Many qualities of this book stand out even before one begins to read it. The book is framed in a more general context than are books on Support Vector Machines It not only covers kernel pattern classification and regression (a topic covered at length in SVM books) but also kernel principal components analysis, canonical correlation analysis, ranking, clustering, multidimensional scaling, and other pattern analysis methods. Basic theoretical concepts (in Part I), pattern analysis algorithms (in Part II), and various types of kernels (in Part III) are all presented in this large unifying framework of kernel methods. The methods described are applicable to a very large variety of application domains (e.g., bioinformatics, biometrics, data mining, document analysis, information retrieval, machine vision, text categorization, and robotics, to just name a few). Further, many of the algorithms and kernels presented in Parts II and III are accompanied by Matlab code or pseudocode, which would be welcomed by practitioners in bridging the gap between understanding of the theoretical framework and writing a correct implementation.
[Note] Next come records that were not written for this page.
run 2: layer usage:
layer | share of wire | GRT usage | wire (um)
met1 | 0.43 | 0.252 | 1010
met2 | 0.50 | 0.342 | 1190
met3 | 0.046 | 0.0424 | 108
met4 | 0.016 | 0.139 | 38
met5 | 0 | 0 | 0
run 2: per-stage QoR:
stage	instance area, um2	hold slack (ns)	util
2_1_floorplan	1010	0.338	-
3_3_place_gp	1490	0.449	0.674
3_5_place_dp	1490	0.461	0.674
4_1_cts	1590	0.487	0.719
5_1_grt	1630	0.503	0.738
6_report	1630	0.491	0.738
<file path="src/rtl/mc_ctrl_fsm_if.sv">
// Control bundle between the multi-cycle sequencer and the RV32I datapath/memory.
// Memory handshake: the sequencer raises mem_req (with mem_we / mem_is_fetch
// qualifying it) and holds it steady; the request completes in the cycle where
// mem_ready is 1 while mem_req is 1. mem_ready is ignored while mem_req is 0.
interface mc_ctrl_fsm_if;
    logic [31:0] instr;
    logic        mem_ready;
    logic        br_taken;
    logic [2:0]  imm_sel;
    logic        ir_we;
    logic        pc_we;
    logic [1:0]  pc_sel;
    logic        alu_a_sel;
    logic        alu_b_sel;
    logic        rf_we;
    logic [1:0]  wb_sel;
    logic        mem_req;
    logic        mem_we;
    logic        mem_is_fetch;
    logic        illegal;
    logic        timeout;
    logic [2:0]  state_o;

    // Sequencer side
    modport master (
        input  instr, mem_ready, br_taken,
        output imm_sel, ir_we, pc_we, pc_sel, alu_a_sel, alu_b_sel, rf_we,
               wb_sel, mem_req, mem_we, mem_is_fetch, illegal, timeout, state_o
    );

    // Datapath / memory side
    modport slave (
        output instr, mem_ready, br_taken,
        input  imm_sel, ir_we, pc_we, pc_sel, alu_a_sel, alu_b_sel, rf_we,
               wb_sel, mem_req, mem_we, mem_is_fetch, illegal, timeout, state_o
    );
endinterface

</file>
<file path="src/rtl/mc_ctrl_fsm.sv">
// Multi-cycle control FSM for the RV32I core: FETCH -> DECODE -> EXEC -> (MEM) -> (WB).
// Controls decode from the current state and the instruction register; the
// mem_ready / br_taken terms only qualify strobes inside the state that waits on them.
// Traps (sticky until reset) on an illegal opcode or a memory wait longer than TIMEOUT_CYC.
module mc_ctrl_fsm #(
    parameter int TIMEOUT_CYC = 64
) (
    input  logic          clk,
    input  logic          rst,
    mc_ctrl_fsm_if.master bus
);
    localparam int CW = $clog2(TIMEOUT_CYC + 1);

    typedef enum logic [2:0] {
        S_FETCH  = 3'd0,
        S_DECODE = 3'd1,
        S_EXEC   = 3'd2,
        S_MEM    = 3'd3,
        S_WB     = 3'd4,
        S_TRAP   = 3'd7
    } state_t;

    typedef enum logic [3:0] {
        C_OP, C_OPIMM, C_LOAD, C_STORE, C_BRANCH,
        C_LUI, C_AUIPC, C_JAL, C_JALR, C_ILL
    } cls_t;

    state_t          r_state;
    state_t          w_next;
    logic [CW-1:0]   r_cnt;
    logic            r_illegal;
    logic            r_timeout;
    cls_t            w_cls;
    logic [2:0]      w_imm;
    logic            w_wait;
    logic            w_expire;
    logic            w_rd_nz;
    logic            w_unused;

    logic [2:0]      w_imm_sel;
    logic            w_ir_we;
    logic            w_pc_we;
    logic [1:0]      w_pc_sel;
    logic            w_alu_a_sel;
    logic            w_alu_b_sel;
    logic            w_rf_we;
    logic [1:0]      w_wb_sel;
    logic            w_mem_req;
    logic            w_mem_we;
    logic            w_mem_is_fetch;

    // Upper instruction bits belong to the immediate generator, not to control.
    assign w_unused = ^bus.instr[31:15];
    assign w_rd_nz  = (bus.instr[11:7] != 5'd0);

    // Classify the opcode; a full 7-bit match implies instr[1:0] == 2'b11.
    always_comb begin
        w_cls = C_ILL;
        case (bus.instr[6:0])
            7'b0110011: w_cls = C_OP;
            7'b0010011: w_cls = C_OPIMM;
            7'b0000011: w_cls = C_LOAD;
            7'b0100011: w_cls = C_STORE;
            7'b1100011: w_cls = C_BRANCH;
            7'b0110111: w_cls = C_LUI;
            7'b0010111: w_cls = C_AUIPC;
            7'b1101111: w_cls = C_JAL;
            7'b1100111: w_cls = (bus.instr[14:12] == 3'b000) ? C_JALR : C_ILL;
            default:    w_cls = C_ILL;
        endcase
    end

    // Immediate format for the classified instruction.
    always_comb begin
        w_imm = 3'b000;
        case (w_cls)
            C_OPIMM, C_LOAD, C_JALR: w_imm = 3'b001;
            C_STORE:                 w_imm = 3'b010;
            C_BRANCH:                w_imm = 3'b011;
            C_LUI, C_AUIPC:          w_imm = 3'b100;
            C_JAL:                   w_imm = 3'b101;
            default:                 w_imm = 3'b000;
        endcase
    end

    // A memory wait cycle; expiry is the last allowed wait cycle passing without mem_ready.
    assign w_wait   = (r_state == S_FETCH) || (r_state == S_MEM);
    assign w_expire = w_wait && !bus.mem_ready && (r_cnt == CW'(TIMEOUT_CYC - 1));

    // Next-state selection.
    always_comb begin
        w_next = r_state;
        case (r_state)
            S_FETCH: begin
                if (bus.mem_ready)  w_next = S_DECODE;
                else if (w_expire)  w_next = S_TRAP;
            end
            S_DECODE: w_next = (w_cls == C_ILL) ? S_TRAP : S_EXEC;
            S_EXEC: begin
                if (w_cls == C_BRANCH)                         w_next = S_FETCH;
                else if (w_cls == C_LOAD || w_cls == C_STORE)  w_next = S_MEM;
                else                                           w_next = S_WB;
            end
            S_MEM: begin
                if (bus.mem_ready)  w_next = (w_cls == C_STORE) ? S_FETCH : S_WB;
                else if (w_expire)  w_next = S_TRAP;
            end
            S_WB:    w_next = S_FETCH;
            S_TRAP:  w_next = S_TRAP;
            default: w_next = S_FETCH;
        endcase
    end

    // State register, wait counter and sticky trap flags.
    always_ff @(posedge clk) begin
        if (rst) begin
            r_state   <= S_FETCH;
            r_cnt     <= '0;
            r_illegal <= 1'b0;
            r_timeout <= 1'b0;
        end else begin
            r_state <= w_next;
            if (r_state == S_DECODE && w_cls == C_ILL)
                r_illegal <= 1'b1;
            if (w_expire)
                r_timeout <= 1'b1;
            if (bus.mem_ready || (w_next != r_state))
                r_cnt <= '0;
            else if (w_wait)
                r_cnt <= r_cnt + CW'(1);
        end
    end

    // Control decode from state + instruction; everything forced low during reset.
    always_comb begin
        w_imm_sel      = 3'b000;
        w_ir_we        = 1'b0;
        w_pc_we        = 1'b0;
        w_pc_sel       = 2'b00;
        w_alu_a_sel    = 1'b0;
        w_alu_b_sel    = 1'b0;
        w_rf_we        = 1'b0;
        w_wb_sel       = 2'b00;
        w_mem_req      = 1'b0;
        w_mem_we       = 1'b0;
        w_mem_is_fetch = 1'b0;
        if (!rst) begin
            case (r_state)
                S_FETCH: begin
                    w_mem_req      = 1'b1;
                    w_mem_is_fetch = 1'b1;
                    w_ir_we        = bus.mem_ready;
                end
                S_DECODE: w_imm_sel = w_imm;
                S_EXEC: begin
                    w_imm_sel   = w_imm;
                    w_alu_a_sel = (w_cls == C_AUIPC) || (w_cls == C_JAL) || (w_cls == C_BRANCH);
                    w_alu_b_sel = (w_cls != C_OP);
                    if (w_cls == C_BRANCH) begin
                        w_pc_we  = 1'b1;
                        w_pc_sel = bus.br_taken ? 2'b01 : 2'b00;
                    end
                end
                S_MEM: begin
                    w_imm_sel = w_imm;
                    w_mem_req = 1'b1;
                    w_mem_we  = (w_cls == C_STORE);
                    w_pc_we   = (w_cls == C_STORE) && bus.mem_ready;
                end
                S_WB: begin
                    w_imm_sel = w_imm;
                    w_rf_we   = w_rd_nz;
                    w_pc_we   = 1'b1;
                    case (w_cls)
                        C_LOAD:        w_wb_sel = 2'b01;
                        C_JAL, C_JALR: w_wb_sel = 2'b10;
                        C_LUI:         w_wb_sel = 2'b11;
                        default:       w_wb_sel = 2'b00;
                    endcase
                    case (w_cls)
                        C_JAL:   w_pc_sel = 2'b01;
                        C_JALR:  w_pc_sel = 2'b10;
                        default: w_pc_sel = 2'b00;
                    endcase
                end
                default: ;
            endcase
        end
    end

    assign bus.imm_sel      = w_imm_sel;
    assign bus.ir_we        = w_ir_we;
    assign bus.pc_we        = w_pc_we;
    assign bus.pc_sel       = w_pc_sel;
    assign bus.alu_a_sel    = w_alu_a_sel;
    assign bus.alu_b_sel    = w_alu_b_sel;
    assign bus.rf_we        = w_rf_we;
    assign bus.wb_sel       = w_wb_sel;
    assign bus.mem_req      = w_mem_req;
    assign bus.mem_we       = w_mem_we;
    assign bus.mem_is_fetch = w_mem_is_fetch;
    assign bus.illegal      = r_illegal & ~rst;
    assign bus.timeout      = r_timeout & ~rst;
    assign bus.state_o      = rst ? 3'd0 : r_state;
endmodule

</file>
<file path="src/flat_wrapper.sv">
// flat-port wrapper written by rule: the top's interface ports become plain ports
module mc_ctrl_fsm_flat 
#(
    parameter int TIMEOUT_CYC = 64
)
  (clk, rst, bus_instr, bus_mem_ready, bus_br_taken, bus_imm_sel, bus_ir_we, bus_pc_we, bus_pc_sel, bus_alu_a_sel, bus_alu_b_sel, bus_rf_we, bus_wb_sel, bus_mem_req, bus_mem_we, bus_mem_is_fetch, bus_illegal, bus_timeout, bus_state_o);
  mc_ctrl_fsm_if bus_i ();
  input  logic clk;
  input  logic rst;
  input wire logic [$bits(bus_i.instr)-1:0] bus_instr;
  input wire logic [$bits(bus_i.mem_ready)-1:0] bus_mem_ready;
  input wire logic [$bits(bus_i.br_taken)-1:0] bus_br_taken;
  output wire logic [$bits(bus_i.imm_sel)-1:0] bus_imm_sel;
  output wire logic [$bits(bus_i.ir_we)-1:0] bus_ir_we;
  output wire logic [$bits(bus_i.pc_we)-1:0] bus_pc_we;
  output wire logic [$bits(bus_i.pc_sel)-1:0] bus_pc_sel;
  output wire logic [$bits(bus_i.alu_a_sel)-1:0] bus_alu_a_sel;
  output wire logic [$bits(bus_i.alu_b_sel)-1:0] bus_alu_b_sel;
  output wire logic [$bits(bus_i.rf_we)-1:0] bus_rf_we;
  output wire logic [$bits(bus_i.wb_sel)-1:0] bus_wb_sel;
  output wire logic [$bits(bus_i.mem_req)-1:0] bus_mem_req;
  output wire logic [$bits(bus_i.mem_we)-1:0] bus_mem_we;
  output wire logic [$bits(bus_i.mem_is_fetch)-1:0] bus_mem_is_fetch;
  output wire logic [$bits(bus_i.illegal)-1:0] bus_illegal;
  output wire logic [$bits(bus_i.timeout)-1:0] bus_timeout;
  output wire logic [$bits(bus_i.state_o)-1:0] bus_state_o;
  assign bus_i.instr = bus_instr;
  assign bus_i.mem_ready = bus_mem_ready;
  assign bus_i.br_taken = bus_br_taken;
  assign bus_imm_sel = bus_i.imm_sel;
  assign bus_ir_we = bus_i.ir_we;
  assign bus_pc_we = bus_i.pc_we;
  assign bus_pc_sel = bus_i.pc_sel;
  assign bus_alu_a_sel = bus_i.alu_a_sel;
  assign bus_alu_b_sel = bus_i.alu_b_sel;
  assign bus_rf_we = bus_i.rf_we;
  assign bus_wb_sel = bus_i.wb_sel;
  assign bus_mem_req = bus_i.mem_req;
  assign bus_mem_we = bus_i.mem_we;
  assign bus_mem_is_fetch = bus_i.mem_is_fetch;
  assign bus_illegal = bus_i.illegal;
  assign bus_timeout = bus_i.timeout;
  assign bus_state_o = bus_i.state_o;
  mc_ctrl_fsm #(.TIMEOUT_CYC(TIMEOUT_CYC)) u_core (.clk(clk), .rst(rst), .bus(bus_i));
endmodule
</file>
The basic concepts of pattern analysis achieving data compression and prediction by finding relations (exact, approximate, or statistical) in the data are introduced in Chapter 1. A toy example demonstrates the concept of transforming the representation of a pattern by changing the coordinate system, a concept that is central to kernel systems. Many definitions, terminology, mathematical notation that will be used throughout the book are introduced here together with basic pattern recognition concepts such as generalization, over-fitting, supervised learning, unsupervised learning, etc. Chapter 2 provides an introduction to the general framework of kernel methods. Raw data is embedded into (higher dimensional) feature space and linear relations are learned in the (higher dimensional) feature space (often by solving an optimization problem). Only pair-wise inner products between data items are needed (obtained by kernel functions), thus providing computational efficiency. These concepts are illustrated using a toy linear regression example. Overview/organization of the rest of the book is introduced to the reader as a walk-through. Chapter 3 describes the theoretical properties of kernels (including some review of the involved linear algebra) in a general framework (without regard to any specific kernel type or pattern analysis algorithm). Part I of the book concludes with Chapter 4, where a framework for understanding how kernels’ statistical stability can be controlled is developed.
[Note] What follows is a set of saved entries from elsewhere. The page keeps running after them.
### src/rtl/mdu_pkg.sv
// Shared definitions for the HI/LO multiply/divide unit: default width,
// operation encodings, FSM states and small op-decode helpers.
package mdu_pkg;

    localparam int MDU_WIDTH = 32;

    localparam logic [1:0] OP_MULT  = 2'b00;
    localparam logic [1:0] OP_MULTU = 2'b01;
    localparam logic [1:0] OP_DIV   = 2'b10;
    localparam logic [1:0] OP_DIVU  = 2'b11;

    typedef enum logic [1:0] {
        IDLE = 2'd0,
        RUN  = 2'd1,
        FIN  = 2'd2
    } state_t;

    // Divide ops use restoring shift-subtract; the rest use shift-add.
    function automatic logic op_is_div(input logic [1:0] op);
        return (op == OP_DIV) || (op == OP_DIVU);
    endfunction

    // Signed ops work on magnitudes and fix the sign at the end.
    function automatic logic op_is_signed(input logic [1:0] op);
        return (op == OP_MULT) || (op == OP_DIV);
    endfunction

endpackage

### src/rtl/mdu_signfix.sv
// Conditional two's complement negation, modulo 2^W. Used both to take
// operand magnitudes and to apply the sign to product/quotient/remainder.
module mdu_signfix #(
    parameter int W = 32
) (
    input  logic [W-1:0] value,
    input  logic         neg,
    output logic [W-1:0] result
);

    // Negate when requested; -0x80..0 wraps to itself, which is the wanted magnitude.
    always_comb begin
        result = neg ? (~value + {{(W-1){1'b0}}, 1'b1}) : value;
    end

endmodule

### src/rtl/mdu_hilo.sv
// Iterative multiply/divide unit holding the architectural HI/LO registers.
// One radix-2 step per clock on operand magnitudes; signs applied on the
// final (FIN) edge. mthi/mtlo write srca directly when the unit is idle.
module mdu_hilo
    import mdu_pkg::*;
#(
    parameter int WIDTH = MDU_WIDTH
) (
    input  logic             clk,
    input  logic             reset,
    input  logic             start,
    input  logic [1:0]       op,
    input  logic [WIDTH-1:0] srca,
    input  logic [WIDTH-1:0] srcb,
    input  logic             mthi,
    input  logic             mtlo,
    output logic             busy,
    output logic             done,
    output logic             div_by_zero,
    output logic [WIDTH-1:0] hi,
    output logic [WIDTH-1:0] lo
);

    localparam int CW = $clog2(WIDTH + 1);

    state_t               state, state_nxt;
    logic [CW-1:0]        cnt;
    logic                 div_r, neg_a, neg_b, dbz_r;
    logic [WIDTH-1:0]     opnd;       // multiplicand (mul) or divisor (div) magnitude
    logic [2*WIDTH-1:0]   acc;        // {partial product, multiplier} or {remainder, quotient}
    logic [2*WIDTH-1:0]   acc_step;
    logic [WIDTH:0]       mul_sum, div_shift, div_diff;

    logic [WIDTH-1:0]     abs_a, abs_b, quo_fix, rem_fix;
    logic [2*WIDTH-1:0]   prod_fix;
    logic                 accept, div_zero_req, sign_a, sign_b;

    assign accept       = (state == IDLE) && start;
    assign div_zero_req = op_is_div(op) && (srcb == '0);
    assign sign_a       = op_is_signed(op) && srca[WIDTH-1];
    assign sign_b       = op_is_signed(op) && srcb[WIDTH-1];

    mdu_signfix #(.W(WIDTH)) u_abs_a (.value(srca), .neg(sign_a), .result(abs_a));
    mdu_signfix #(.W(WIDTH)) u_abs_b (.value(srcb), .neg(sign_b), .result(abs_b));

    mdu_signfix #(.W(2*WIDTH)) u_prod (.value(acc), .neg(neg_a ^ neg_b), .result(prod_fix));
    mdu_signfix #(.W(WIDTH)) u_quo (.value(acc[WIDTH-1:0]), .neg(neg_a ^ neg_b), .result(quo_fix));
    mdu_signfix #(.W(WIDTH)) u_rem (.value(acc[2*WIDTH-1:WIDTH]), .neg(neg_a), .result(rem_fix));

    // One iteration step: shift-add for multiply, restoring shift-subtract for divide.
    always_comb begin
        // NOTE: every signal driven here gets a value on every path, so no latch is inferred.
        mul_sum   = {1'b0, acc[2*WIDTH-1:WIDTH]} + ({(WIDTH+1){acc[0]}} & {1'b0, opnd});
        div_shift = {acc[2*WIDTH-1:WIDTH], acc[WIDTH-1]};
        div_diff  = div_shift - {1'b0, opnd};
        if (div_r) begin
            if (!div_diff[WIDTH]) begin
                acc_step = {div_diff[WIDTH-1:0], acc[WIDTH-2:0], 1'b1};
            end else begin
                acc_step = {div_shift[WIDTH-1:0], acc[WIDTH-2:0], 1'b0};
            end
        end else begin
            acc_step = {mul_sum, acc[WIDTH-1:1]};
        end
    end

    // State register.
    always_ff @(posedge clk or posedge reset) begin
        // NOTE: sequential state uses non-blocking assignments so all flops update together.
        if (reset) state <= IDLE;
        else       state <= state_nxt;
    end

    // Next-state logic: divide by zero skips the iterations entirely.
    always_comb begin
        state_nxt = state;
        case (state)
            IDLE:    if (start) state_nxt = div_zero_req ? FIN : RUN;
            RUN:     if (cnt == CW'(1)) state_nxt = FIN;
            FIN:     state_nxt = IDLE;
            default: state_nxt = IDLE;
        endcase
    end

    // Output logic: the unit stalls the pipeline whenever it is not idle.
    always_comb begin
        busy = (state != IDLE);
    end

    // Operand capture at accept and iteration datapath during RUN.
    always_ff @(posedge clk or posedge reset) begin
        if (reset) begin
            cnt   <= '0;
            div_r <= 1'b0;
            neg_a <= 1'b0;
            neg_b <= 1'b0;
            dbz_r <= 1'b0;
            opnd  <= '0;
            acc   <= '0;
        end else if (accept) begin
            cnt   <= CW'(WIDTH);
            div_r <= op_is_div(op);
            neg_a <= sign_a;
            neg_b <= sign_b;
            dbz_r <= div_zero_req;
            opnd  <= op_is_div(op) ? abs_b : abs_a;
            acc   <= {{WIDTH{1'b0}}, (op_is_div(op) ? abs_a : abs_b)};
        end else if (state == RUN) begin
            cnt <= cnt - CW'(1);
            acc <= acc_step;
        end
    end

    // HI/LO writes and the done/div_by_zero pulses.
    always_ff @(posedge clk or posedge reset) begin
        if (reset) begin
            hi          <= '0;
            lo          <= '0;
            done        <= 1'b0;
            div_by_zero <= 1'b0;
        end else begin
            done        <= 1'b0;
            div_by_zero <= 1'b0;
            if (state == IDLE) begin
                if (start) begin
                    // start wins over mthi/mtlo; a zero divisor completes right away.
                    if (div_zero_req) begin
                        done        <= 1'b1;
                        div_by_zero <= 1'b1;
                    end
                end else begin
                    if (mthi) hi <= srca;
                    if (mtlo) lo <= srca;
                end
            end else if ((state == FIN) && !dbz_r) begin
                done <= 1'b1;
                if (div_r) begin
                    lo <= quo_fix;
                    hi <= rem_fix;
                end else begin
                    {hi, lo} <= prod_fix;
                end
            end
        end
    end

endmodule

### config.mk
export PLATFORM = sky130hd
export DESIGN_NAME = mdu_hilo
export DESIGN_NICKNAME = d
export VERILOG_FILES = /design/src/rtl/mdu_pkg.sv /design/src/rtl/mdu_signfix.sv /design/src/rtl/mdu_hilo.sv
export SDC_FILE = /design/constraint.sdc
export NUM_CORES = 1
export LEC_CHECK = 0
export BUFFER_PORTS_ARGS = -buffer_cell sky130_fd_sc_hd__buf_2
export CAP_MARGIN = 20
export CORE_MARGIN = 1
export CORE_UTILIZATION = 61
export CTS_BUF_LIST = sky130_fd_sc_hd__clkbuf_16
export CTS_CLUSTER_DIAMETER = 150
export CTS_CLUSTER_SIZE = 20
export DETAILED_ROUTE_END_ITERATION = 8
export GPL_TIMING_DRIVEN = 1
export HOLD_SLACK_MARGIN = 0.05
export PLACE_DENSITY = 0.87
export SLEW_MARGIN = 5
export SYNTH_ARGS = -nofsm -noshare
export SYNTH_HDL_FRONTEND = slang
export SYNTH_SLANG_ARGS = --single-unit
### constraint.sdc
create_clock -name clk -period 6.3 [get_ports clk]
set_clock_uncertainty 0.05 [all_clocks]
set_input_delay 0.63 -clock clk [delete_from_list [all_inputs] [get_ports clk]]
set_output_delay 0.63 -clock clk [all_outputs]
set_load 0.02 [all_outputs]
==> flow_summary.toml <==
[outcome]
status = "completed"

[logic_synthesis]
synth_top_area_frac = 0.2955
yosysMostFrequentCell = "nand2_1"
async_reset_ff_frac = 1.000
synth_edf_count = 0
synth_fa_ha_area_frac = 0.06216
synth_top_family_by_area = "compound AO/OA/AOI/OAI gates"
synth_top_area_cell = "dfrtp_1"
synth_xor_area_frac = 0.1016
synthFlopType = "dfrtp_1"
synth_compound_area_frac = 0.2529
synth_nets = 2053
synth_simple_gate_area_share = 0.1947
syn_area_mm2 = 0.01473
yosysWarnings = 0
synthMuxAreaShare = 0.04509
seq_area_frac_synth = 0.2955
syn_inst = 1910
ys_top_cells_by_area = "dfrtp_1 (30%), o21ai_0 (6.7%), ha_1 (5.9%)"
synth_cell_types = 71
ys_seq_elements = 174
yosys-top-cells-count = "nand2_1 (223), nor2_1 (214), o21ai_0 (197)"
syn_avg_cell_area_um2 = 7.714

[drt]
drt_iter0_drc = 2182
drtAntennaViolNets = 0
routed_wl_um = 49580
drc = 0
routedLengthMet1_um = 20550
vias_per_cell = 6.576
vias = 15100
met2_length_um = 20300
first_pass_iters = 7
wl_per_cell_um = 21.59
met3_length_um = 6146
top_layer_used = "met4"

[die]
fp.dieW_um = 157.4
ios = 138
rows = 56
core_area_mm2 = 0.02361
dieArea_mm2 = 0.02478
die_h_um = 157.4
start_util = 0.6240

[global_routing]
antenna_found_initial = 0
grt.total_usage = 0.4037
grt_max_degree = 127
first_global_vias = 13500
overflow = 0
grt_pass1_wl_um = 75690

[clock_network]
clkLatencyLatePin_ns = 0.44
cts.repair.resized = 0
cts_setup_buffers = 0
cts_sinks = 174
cts_buffers = 17
clkTransAtPathRegs_ns = 0.07
ctsLongestPathBuffers = 2
htreeDepth = 4
holdBufCountCts = 0
root_buffer = "clkbuf_16"
cts_tree = "done"

[sta]
grt_setup_unrepaired = "no"
slew_violations = 0
slew_headroom = 0.2535
fmax_mhz = 211.6
finalSetupViolCount = 0
fin_setup_tns_ns = 0
worst_slew_pin_slew_ns = 1.105
hold_ws_ns = 0.1756
min_period_ns = 4.726
hold_viol = 0
fin_crit_sh = 0.7501

[power]
internal_power_uw = 2058
vdd_drop_max_mv = 0.1390
switching_power_uw = 1169
p_leak_uw = 0.007254
combPwrFrac = 0.285
p_sw_frac = 0.3624
powerDensity_mw_per_mm2 = 200.5
seq_power_share = 0.394
clkPwrFrac = 0.322

[setup_path]
cp-end-kind = "register"
critPathLaunchType = "register"
path_class = "reg2reg"
arrival_ns = 5.03
cp_max_fo = 23
cp_data_required_time_ns = 6.60

[worst_hold_path]
hold_path.class = "in2async"

[layout]
stdcell_area_mm2 = 0.01610
fin_nets = 2107
syn_to_final_growth_pct = 9.248
final_cells = 2296
diodes = 0
drive_gt1_frac = 0.1088

[flow_run]
cap_violations = 0

[placed_design]
port_buffers = 137
gp_congestion = 0.9671
postPlaceCellArea_mm2 = 0.01552
place_inst = 2263
place_hpwl_um = 37090
[metrics by stage]
| stage | power (uW) | util | setup WS, ns |
|---|---|---|---|
| floorplan | 1901 | - | 0.9032 |
| global placement | 2151 | 0.6574 | 1.884 |
| detailed placement | 2166 | 0.6574 | 1.720 |
| CTS | 3185 | 0.6809 | 1.699 |
| global route | 3346 | 0.6817 | 1.336 |
| finish | 3227 | 0.6817 | 1.574 |
[power groups by stage]
stage	Combinational (uW)	Clock [uW]	Sequential, uW
3_3_place_gp	868	0	1280
4_1_cts	891	1030	1260
5_1_grt	994	1080	1280
2_1_floorplan	640	0	1260
3_5_place_dp	881	0	1280
6_report	918	1040	1270
[cell families (layout without fill, tap and decap cells)]
kind of cell | after synthesis | after routing
AO/OA/AOI/OAI | 612 | 612
flip-flops | 174 | 174
adder cells (fa/ha/maj) | 72 | 72
XOR/XNOR | 170 | 170
buffers and inverters | 185 | 252
multiplexers | 66 | 66
AND/OR/NAND/NOR | 631 | 631
[layer usage]
layer  track usage  vias to the layer above
li1              -                     6907
met4        0.1983                        0
met2        0.5912                     1043
met3       0.07902                      159
met1        0.5659                     6990
met5             0                        -
[cells in the final DEF, fill, tap and decap left out, types with 18 or more instances in the layout]
cell | synthesis | final
ha_1 | 70 | 70
o211ai_1 | 48 | 48
a31oi_1 | 20 | 20
xor2_1 | 72 | 72
nand3_1 | 26 | 26
buf_4 | 2 | 18
dfrtp_1 | 174 | 173
nand2b_1 | 20 | 20
nor2_1 | 214 | 212
nor4_1 | 20 | 20
nand2_1 | 223 | 222
a22oi_1 | 20 | 20
inv_1 | 65 | 63
xnor2_1 | 97 | 97
buf_2 | 5 | 136
nor3_1 | 32 | 32
a21oi_1 | 171 | 171
o31ai_1 | 43 | 43
mux2i_1 | 63 | 63
o21ai_0 | 197 | 197
a21o_1 | 37 | 37
[flip-flops by register name (all words and copies together), names as in the netlist]
signal and count:
acc 64, cnt 6, dbz_r 1, div_by_zero 1
div_r 1, done 1, hi 32, lo 32
neg_a 1, neg_b 1, opnd 32, state 2
[worst paths after layout]
path / cells after the start / endpoint / from / slack (ns)
min in group clk: 2 / lo[27]$_DFFE_PP0P_ / lo[27]$_DFFE_PP0P_ / 0.43
max reg2reg: 14 / acc[62]$_DFFE_PP0P_ / acc[31]$_DFFE_PP0P_ / 1.57
min reg2reg: 2 / lo[27]$_DFFE_PP0P_ / lo[27]$_DFFE_PP0P_ / 0.43
min: 2 / lo[0]$_DFFE_PP0P_ / reset / 0.18
max in group asynchronous: 3 / acc[54]$_DFFE_PP0P_ / reset / 4.74
max: 14 / acc[62]$_DFFE_PP0P_ / acc[31]$_DFFE_PP0P_ / 1.57
[cell type report]
type	instances	area, um2
fillers	1962	7516
well taps	319	399.1
inverters	65	249.0
clock inverters	15	127.6
repair buffers	155	835.8
flip-flops and latches	174	4355
clock buffers	17	425.4
multi-input cells	1551	9704
[worst max-delay path, stage by stage, from the launching register on]
cell and delay [ns]:
dfrtp_1 0.40, inv_1 0.16, ha_1 0.25, fa_1 0.26, nand2b_1 0.15, a21oi_1 0.09
o41a_1 0.44, a22o_1 0.28, a41o_1 0.35, a31oi_1 0.35, a21oi_1 0.27, xnor2_4 0.49
buf_4 0.50, mux2_2 0.39, a211oi_1 0.21
Power figures use the tool's default switching activity.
While readers whose first exposure to kernel methods is this book will find Part I of the book useful, most practitioners could go directly to Part II that deals with pattern analysis algorithms and/or Part III that deals with types of kernels. Chapter 5 prepares the reader for the rest of the chapters (6,7, and 8) in Part II by introducing basic tools (e.g., mean, distances, projections, variance, etc.) for analyzing data in a kernel-defined feature space. Chapter 6, pattern analysis using eigen-decomposition, covers kernel Principal Components Analysis (PCA), kernel Partial Least Squares (PLS), and kernel Canonical Correlation Analysis (CCA). Primal PCA, PLS, and CCA are also described in brief for reference and completeness. Kernel PCA, PLS, and CCA are fairly new techniques and have become hugely popular in the community due to providing better accuracy in learning tasks as compared to linear algorithms (this is not surprising since most real world data cannot be described using linear relations). Kernel methods can also often deal better with very high dimensional input data. Chapter 7 covers support vector machine classification and support vector regression algorithms as well as novelty detectors and ridge regression. These algorithms result from optimization problems; optimization of the desired criteria is cast in the framework of convex optimization. Development of simple linearly separable classification and regression cases are followed by more complex soft margin cases for non-separable data. The authors also present on-line (incremental) learning versions of the batch algorithms. On-line/incremental learning algorithms are desired by a number of practical applications. Interestingly the generalization bound for on-line algorithms is at least as good as the margin bound obtained for the hard margin SVM (although in practice, batch SVM typically gives better generalization). Kernel-based rank learning and kernel-based clustering algorithms are considered in Chapter 8. Batch and on-line versions of the kernel-based ranking algorithms are considered as well as kernel-based, k-means, and spectral clustering algorithms. Kernel Multi-Dimensional Scaling (MDS) is considered in a section dedicated to kernel methods for data visualization.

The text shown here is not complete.